### HOW TO COMPLETE THIS TASK
Your answer should be only the lines below from the one with "after detailed placement" to the one with "3 | 0.0710 |", repeated exactly, ends included.

Dataset entries:
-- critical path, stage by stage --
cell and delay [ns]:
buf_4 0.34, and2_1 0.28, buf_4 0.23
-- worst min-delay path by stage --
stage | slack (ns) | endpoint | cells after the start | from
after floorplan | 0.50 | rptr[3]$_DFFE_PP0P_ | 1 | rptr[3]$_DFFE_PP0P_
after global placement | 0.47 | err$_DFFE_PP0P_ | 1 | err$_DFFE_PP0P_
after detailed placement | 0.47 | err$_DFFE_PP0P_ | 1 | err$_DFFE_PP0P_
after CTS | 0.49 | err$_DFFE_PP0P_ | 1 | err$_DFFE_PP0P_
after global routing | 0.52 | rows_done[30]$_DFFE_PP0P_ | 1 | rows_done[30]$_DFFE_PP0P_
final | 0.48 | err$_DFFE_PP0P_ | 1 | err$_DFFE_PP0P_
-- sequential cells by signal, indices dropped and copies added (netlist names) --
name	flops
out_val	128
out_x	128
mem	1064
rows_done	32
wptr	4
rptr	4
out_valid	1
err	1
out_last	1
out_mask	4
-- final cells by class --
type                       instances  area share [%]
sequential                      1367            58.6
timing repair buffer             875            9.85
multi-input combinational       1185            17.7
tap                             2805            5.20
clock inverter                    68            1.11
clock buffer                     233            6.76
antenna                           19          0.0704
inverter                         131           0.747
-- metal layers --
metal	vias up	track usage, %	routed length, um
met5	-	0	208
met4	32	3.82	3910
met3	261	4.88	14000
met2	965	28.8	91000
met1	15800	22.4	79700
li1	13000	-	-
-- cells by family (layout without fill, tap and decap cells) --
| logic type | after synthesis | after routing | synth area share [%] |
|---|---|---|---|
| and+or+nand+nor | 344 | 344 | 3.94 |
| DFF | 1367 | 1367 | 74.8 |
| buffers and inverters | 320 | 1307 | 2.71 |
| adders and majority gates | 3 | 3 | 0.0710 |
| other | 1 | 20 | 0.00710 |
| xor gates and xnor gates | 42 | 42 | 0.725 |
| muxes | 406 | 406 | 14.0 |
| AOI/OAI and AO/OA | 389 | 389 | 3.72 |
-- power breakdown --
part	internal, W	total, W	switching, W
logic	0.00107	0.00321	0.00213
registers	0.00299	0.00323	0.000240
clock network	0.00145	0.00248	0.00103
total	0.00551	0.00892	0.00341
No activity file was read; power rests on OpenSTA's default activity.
[src/rtl/cms_ctrl_sequencer_if.sv]
// Request and control-port bundle for cms_ctrl_sequencer.
// master = requester side (drives valid/payload), slave = the sequencer.
interface cms_ctrl_sequencer_if #(
    parameter int CTRL_ADDR_WIDTH = 8,
    parameter int CTRL_DATA_WIDTH = 64
);
    // A request transfers on a rising clk edge where valid & ready are both high;
    // the requester holds valid and payload steady until then, and ready never
    // depends combinationally on anything other than FSM state and the grant.
    logic                       req0_valid;
    logic                       req0_ready;
    logic [CTRL_ADDR_WIDTH-1:0] req0_addr;
    logic [CTRL_DATA_WIDTH-1:0] req0_wdata;
    logic                       req1_valid;
    logic                       req1_ready;
    logic [CTRL_ADDR_WIDTH-1:0] req1_addr;
    logic [CTRL_DATA_WIDTH-1:0] req1_wdata;
    logic [CTRL_ADDR_WIDTH-1:0] ctrl_addr;
    logic [CTRL_DATA_WIDTH-1:0] ctrl_wdata;
    logic                       ctrl_write_enable;

    modport master (
        output req0_valid, req0_addr, req0_wdata,
        output req1_valid, req1_addr, req1_wdata,
        input  req0_ready, req1_ready,
        input  ctrl_addr, ctrl_wdata, ctrl_write_enable
    );

    modport slave (
        input  req0_valid, req0_addr, req0_wdata,
        input  req1_valid, req1_addr, req1_wdata,
        output req0_ready, req1_ready,
        output ctrl_addr, ctrl_wdata, ctrl_write_enable
    );
endinterface

[src/rtl/cms_ctrl_sequencer.sv]
// Round-robin arbiter for two config requesters onto the CMS control port; each
// accepted write is replayed as one registered, edge-qualified write-enable pulse.
module cms_ctrl_sequencer #(
    parameter int CTRL_ADDR_WIDTH = 8,
    parameter int CTRL_DATA_WIDTH = 64,
    parameter int PULSE_HIGH      = 1,
    parameter int PULSE_LOW       = 1,
    parameter int CNT_WIDTH       = 16
) (
    input  logic                 clk,
    input  logic                 rst,
    cms_ctrl_sequencer_if.slave  bus,
    output logic                 busy,
    output logic                 last_grant,
    output logic [CNT_WIDTH-1:0] writes_issued,
    output logic [1:0]           state_dbg
);
    typedef enum logic [1:0] {IDLE = 2'd0, SETUP = 2'd1, HIGH = 2'd2, LOW = 2'd3} state_t;

    localparam int PMAX = (PULSE_HIGH > PULSE_LOW) ? PULSE_HIGH : PULSE_LOW;
    localparam int PCW  = (PMAX > 1) ? $clog2(PMAX) : 1;
    localparam logic [PCW-1:0] HIGH_LOAD = PCW'(PULSE_HIGH - 1);
    localparam logic [PCW-1:0] LOW_LOAD  = PCW'(PULSE_LOW - 1);

    state_t                     state, state_next;
    logic [PCW-1:0]             pulse_cnt, pulse_cnt_next;
    logic                       we_q;
    logic [CTRL_ADDR_WIDTH-1:0] addr_q;
    logic [CTRL_DATA_WIDTH-1:0] wdata_q;
    logic                       grant0, grant1, hs0, hs1;

    // last_grant resets to 1 so port 0 wins the first tie.
    always_comb begin
        grant0         = bus.req0_valid & (~bus.req1_valid | last_grant);
        grant1         = bus.req1_valid & (~bus.req0_valid | ~last_grant);
        bus.req0_ready = (state == IDLE) & grant0;
        bus.req1_ready = (state == IDLE) & grant1;
        hs0            = bus.req0_valid & bus.req0_ready;
        hs1            = bus.req1_valid & bus.req1_ready;
        state_next     = state;
        pulse_cnt_next = pulse_cnt;
        case (state)
            IDLE:  if (hs0 | hs1) state_next = SETUP;
            SETUP: begin
                state_next     = HIGH;
                pulse_cnt_next = HIGH_LOAD;
            end
            HIGH: begin
                if (pulse_cnt == '0) begin
                    state_next     = LOW;
                    pulse_cnt_next = LOW_LOAD;
                end else begin
                    pulse_cnt_next = pulse_cnt - PCW'(1);
                end
            end
            LOW: begin
                if (pulse_cnt == '0) state_next = IDLE;
                else                 pulse_cnt_next = pulse_cnt - PCW'(1);
            end
            default: state_next = IDLE;
        endcase
    end

    // Enable is a flop loaded from the next state, so it is glitch-free and
    // clears asynchronously with rst.
    always_ff @(posedge clk or posedge rst) begin
        if (rst) begin
            state         <= IDLE;
            pulse_cnt     <= '0;
            we_q          <= 1'b0;
            addr_q        <= '0;
            wdata_q       <= '0;
            last_grant    <= 1'b1;
            writes_issued <= '0;
        end else begin
            state     <= state_next;
            pulse_cnt <= pulse_cnt_next;
            we_q      <= (state_next == HIGH);
            if (hs0 | hs1) begin
                addr_q     <= hs1 ? bus.req1_addr  : bus.req0_addr;
                wdata_q    <= hs1 ? bus.req1_wdata : bus.req0_wdata;
                last_grant <= hs1;
            end
            if (state == SETUP) writes_issued <= writes_issued + CNT_WIDTH'(1);
        end
    end

    assign bus.ctrl_addr         = addr_q;
    assign bus.ctrl_wdata        = wdata_q;
    assign bus.ctrl_write_enable = we_q;
    assign busy                  = (state != IDLE);
    assign state_dbg             = state;
endmodule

### RESULT FOR THIS TASK
after detailed placement | 0.47 | err$_DFFE_PP0P_ | 1 | err$_DFFE_PP0P_
after CTS | 0.49 | err$_DFFE_PP0P_ | 1 | err$_DFFE_PP0P_
after global routing | 0.52 | rows_done[30]$_DFFE_PP0P_ | 1 | rows_done[30]$_DFFE_PP0P_
final | 0.48 | err$_DFFE_PP0P_ | 1 | err$_DFFE_PP0P_
-- sequential cells by signal, indices dropped and copies added (netlist names) --
name	flops
out_val	128
out_x	128
mem	1064
rows_done	32
wptr	4
rptr	4
out_valid	1
err	1
out_last	1
out_mask	4
-- final cells by class --
type                       instances  area share [%]
sequential                      1367            58.6
timing repair buffer             875            9.85
multi-input combinational       1185            17.7
tap                             2805            5.20
clock inverter                    68            1.11
clock buffer                     233            6.76
antenna                           19          0.0704
inverter                         131           0.747
-- metal layers --
metal	vias up	track usage, %	routed length, um
met5	-	0	208
met4	32	3.82	3910
met3	261	4.88	14000
met2	965	28.8	91000
met1	15800	22.4	79700
li1	13000	-	-
-- cells by family (layout without fill, tap and decap cells) --
| logic type | after synthesis | after routing | synth area share [%] |
|---|---|---|---|
| and+or+nand+nor | 344 | 344 | 3.94 |
| DFF | 1367 | 1367 | 74.8 |
| buffers and inverters | 320 | 1307 | 2.71 |
| adders and majority gates | 3 | 3 | 0.0710 |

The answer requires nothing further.